From NVIDIA NeMoTM through Llama 2 and beyond, as well as on major OEM hardware configurations and, in the future, on public cloud and service provider solutions, businesses will have a broad variety of options for building and running their models.
NVIDIA-accelerated infrastructure has been shown in recent industry benchmarks to achieve performance levels comparable to, and in some instances even higher than, bare metal.
In order to expedite the fine-tuning and deployment of generative AI models, GPU scaling improvements in virtualized settings will allow AI workloads to scale over up to 16 vGPUs/GPUs in a single virtual machine and across several nodes.
In order to save expenses, we will pool all of our computing resources (CPUs, GPUs, and DPUs) and use them as effectively as possible to benefit all of our teams.
In order to facilitate direct I/O transfer from storage to GPUs without involving the CPU, VMware vSAN Express Storage Architecture will provide performance-optimized NVMe storage and enable GPUDirect® storage via RDMA.
To further facilitate the execution of multi-GPU models without inter-GPU bottlenecks, vSphere has been deeply integrated with NVIDIA’s NVSwitchTM technology.
Time to Value and Rapid Deployment are Made Possible by the vSphere Deep Learning VM Images and Image Repository, which provide a solid turnkey solution image with pre-installed frameworks and performance-optimized libraries.
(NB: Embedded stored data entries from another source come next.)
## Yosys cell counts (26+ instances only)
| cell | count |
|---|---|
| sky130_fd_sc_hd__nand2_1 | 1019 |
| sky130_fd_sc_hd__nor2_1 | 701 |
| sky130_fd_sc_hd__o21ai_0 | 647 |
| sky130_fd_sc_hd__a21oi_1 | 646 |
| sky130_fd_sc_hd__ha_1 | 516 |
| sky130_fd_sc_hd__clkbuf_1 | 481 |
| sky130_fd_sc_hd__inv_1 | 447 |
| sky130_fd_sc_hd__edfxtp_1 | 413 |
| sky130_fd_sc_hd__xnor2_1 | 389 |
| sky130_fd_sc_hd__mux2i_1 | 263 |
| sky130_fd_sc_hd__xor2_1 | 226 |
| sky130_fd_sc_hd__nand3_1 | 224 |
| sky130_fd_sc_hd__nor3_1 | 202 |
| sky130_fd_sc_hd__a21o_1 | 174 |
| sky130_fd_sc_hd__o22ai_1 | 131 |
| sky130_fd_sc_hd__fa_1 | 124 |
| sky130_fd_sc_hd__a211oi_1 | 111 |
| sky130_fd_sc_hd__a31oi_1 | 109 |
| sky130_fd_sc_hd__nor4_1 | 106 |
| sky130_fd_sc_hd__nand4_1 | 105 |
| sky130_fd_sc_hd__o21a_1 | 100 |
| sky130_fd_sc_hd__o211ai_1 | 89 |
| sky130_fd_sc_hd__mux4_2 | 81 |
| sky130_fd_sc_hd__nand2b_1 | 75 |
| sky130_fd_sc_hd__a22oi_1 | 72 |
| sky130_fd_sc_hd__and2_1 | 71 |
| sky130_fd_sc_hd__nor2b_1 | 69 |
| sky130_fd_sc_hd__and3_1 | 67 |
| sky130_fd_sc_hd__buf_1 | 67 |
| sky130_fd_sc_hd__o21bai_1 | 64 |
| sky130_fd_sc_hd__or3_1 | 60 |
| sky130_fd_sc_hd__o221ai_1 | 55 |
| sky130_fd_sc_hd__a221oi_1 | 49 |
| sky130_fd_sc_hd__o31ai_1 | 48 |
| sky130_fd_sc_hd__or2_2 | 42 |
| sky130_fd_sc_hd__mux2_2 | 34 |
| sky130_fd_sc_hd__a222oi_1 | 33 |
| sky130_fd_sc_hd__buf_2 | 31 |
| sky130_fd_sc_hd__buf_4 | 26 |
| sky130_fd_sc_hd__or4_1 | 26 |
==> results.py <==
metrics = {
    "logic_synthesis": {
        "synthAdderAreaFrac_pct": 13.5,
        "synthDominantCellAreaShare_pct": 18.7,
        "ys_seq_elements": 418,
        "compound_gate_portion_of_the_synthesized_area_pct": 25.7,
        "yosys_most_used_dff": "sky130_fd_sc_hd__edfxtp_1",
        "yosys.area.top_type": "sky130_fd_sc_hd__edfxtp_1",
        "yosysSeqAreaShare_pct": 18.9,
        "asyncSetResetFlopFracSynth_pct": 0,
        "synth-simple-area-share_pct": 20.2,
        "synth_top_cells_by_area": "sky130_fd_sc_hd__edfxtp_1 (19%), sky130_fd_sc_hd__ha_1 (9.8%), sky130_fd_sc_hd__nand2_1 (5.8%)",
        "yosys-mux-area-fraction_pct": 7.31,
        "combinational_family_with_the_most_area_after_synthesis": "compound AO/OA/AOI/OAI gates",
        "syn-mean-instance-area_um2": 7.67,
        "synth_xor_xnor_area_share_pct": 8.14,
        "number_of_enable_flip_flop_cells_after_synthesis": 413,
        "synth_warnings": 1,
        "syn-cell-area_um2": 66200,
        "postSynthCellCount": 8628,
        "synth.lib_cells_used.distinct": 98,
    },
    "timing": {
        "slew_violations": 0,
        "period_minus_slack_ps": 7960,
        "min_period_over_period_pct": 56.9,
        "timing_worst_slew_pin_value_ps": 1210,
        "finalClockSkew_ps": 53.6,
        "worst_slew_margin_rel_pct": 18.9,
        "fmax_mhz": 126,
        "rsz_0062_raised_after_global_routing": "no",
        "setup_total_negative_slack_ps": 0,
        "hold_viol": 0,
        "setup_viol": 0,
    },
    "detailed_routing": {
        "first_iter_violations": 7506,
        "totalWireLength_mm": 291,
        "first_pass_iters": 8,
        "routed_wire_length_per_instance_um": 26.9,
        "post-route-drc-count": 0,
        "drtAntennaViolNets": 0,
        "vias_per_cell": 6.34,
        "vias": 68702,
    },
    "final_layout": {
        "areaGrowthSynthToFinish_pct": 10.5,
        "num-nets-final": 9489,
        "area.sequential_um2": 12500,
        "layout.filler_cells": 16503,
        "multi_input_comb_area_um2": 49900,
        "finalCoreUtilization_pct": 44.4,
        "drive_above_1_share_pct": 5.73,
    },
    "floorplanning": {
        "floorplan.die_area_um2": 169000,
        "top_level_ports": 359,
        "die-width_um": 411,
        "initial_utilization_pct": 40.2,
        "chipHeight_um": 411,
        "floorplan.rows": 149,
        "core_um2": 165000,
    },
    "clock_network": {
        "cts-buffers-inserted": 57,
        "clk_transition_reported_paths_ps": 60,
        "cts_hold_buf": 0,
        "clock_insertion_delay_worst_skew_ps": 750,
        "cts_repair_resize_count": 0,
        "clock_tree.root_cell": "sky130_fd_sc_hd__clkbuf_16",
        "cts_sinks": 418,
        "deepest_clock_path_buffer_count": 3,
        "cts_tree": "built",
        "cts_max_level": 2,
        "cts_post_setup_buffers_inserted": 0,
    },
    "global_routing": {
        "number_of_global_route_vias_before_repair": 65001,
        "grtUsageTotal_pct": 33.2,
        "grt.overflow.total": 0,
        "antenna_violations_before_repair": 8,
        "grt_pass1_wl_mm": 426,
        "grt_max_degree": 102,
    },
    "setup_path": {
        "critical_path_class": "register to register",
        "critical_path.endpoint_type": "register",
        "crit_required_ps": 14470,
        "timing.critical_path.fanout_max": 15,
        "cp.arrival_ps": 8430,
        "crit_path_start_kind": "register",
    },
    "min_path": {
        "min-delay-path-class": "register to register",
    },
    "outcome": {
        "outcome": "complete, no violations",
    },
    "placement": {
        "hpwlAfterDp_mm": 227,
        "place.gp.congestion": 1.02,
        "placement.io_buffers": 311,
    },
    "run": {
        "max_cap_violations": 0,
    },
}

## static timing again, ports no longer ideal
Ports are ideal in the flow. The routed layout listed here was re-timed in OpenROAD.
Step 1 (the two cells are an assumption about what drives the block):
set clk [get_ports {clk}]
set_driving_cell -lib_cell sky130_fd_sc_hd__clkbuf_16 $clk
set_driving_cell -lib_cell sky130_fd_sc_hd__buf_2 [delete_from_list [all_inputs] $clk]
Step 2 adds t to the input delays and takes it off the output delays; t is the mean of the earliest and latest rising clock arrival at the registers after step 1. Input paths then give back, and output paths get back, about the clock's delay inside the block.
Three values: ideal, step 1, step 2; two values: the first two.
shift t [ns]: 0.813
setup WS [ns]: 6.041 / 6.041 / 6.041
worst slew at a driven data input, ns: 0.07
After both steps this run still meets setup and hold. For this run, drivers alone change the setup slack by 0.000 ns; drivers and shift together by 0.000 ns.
Included in NVIDIA AI Enterprise, the platform’s operating system, is the NVIDIA NeMo cloud-native framework, which facilitates the creation, personalization, and remote deployment of generative AI models by businesses of any size. NeMo provides businesses with a simple, inexpensive, and quick solution to implement generative AI by combining customisation frameworks, guardrail toolkits, data curation tools, and pretrained models.
TensorRT for Large Language Models (TRT-LLM) speeds and improves inference performance on the most recent LLMs on NVIDIA GPUs, therefore NeMo relies on it when implementing generative AI in production. Businesses will be able to use their own data in conjunction with NeMo and VMware’s hybrid cloud architecture to create and operate their own generative AI models.
At VMware Explore 2023, NVIDIA and VMware will showcase how corporate developers can leverage the NVIDIA AI Workbench to remotely configure and deploy production-grade generative AI in VMware systems using community models like Llama 2 from Hugging Face. The VMware Private AI Foundation has widespread ecosystem support. Dell Technologies, HPE, and Lenovo will be among the first to offer systems that supercharge enterprise LLM customization and inference workloads with NVIDIA L40S GPUs, NVIDIA BlueField®-3 DPUs, and NVIDIA ConnectX®-7 SmartNICs, all of which are supported by the NVIDIA VMware Private AI Foundation with NVIDIA.
When compared to the NVIDIA A100 Tensor Core GPU, the NVIDIA L40S GPU delivers up to 1.2x faster generative AI inference performance and up to 1.7x faster training performance.
Accelerating, offloading, and isolating the massive computing load of cloud-native AI services like virtualization, networking, storage, and security is made possible by NVIDIA BlueField-3 DPUs.
Some of the most demanding AI workloads in the world will benefit greatly from the intelligent, accelerated networking provided by NVIDIA ConnectX-7 SmartNICs in the data center.
VMware and NVIDIA’s 10-year cooperation continues with the launch of the VMware Private AI Foundation. Through their collaborative engineering efforts, VMware’s cloud infrastructure is now capable of running NVIDIA AI Enterprise at bare-metal levels of performance. In addition, VMware Cloud Foundation’s resource management and infrastructure flexibility are a win-win for both companies’ respective clients.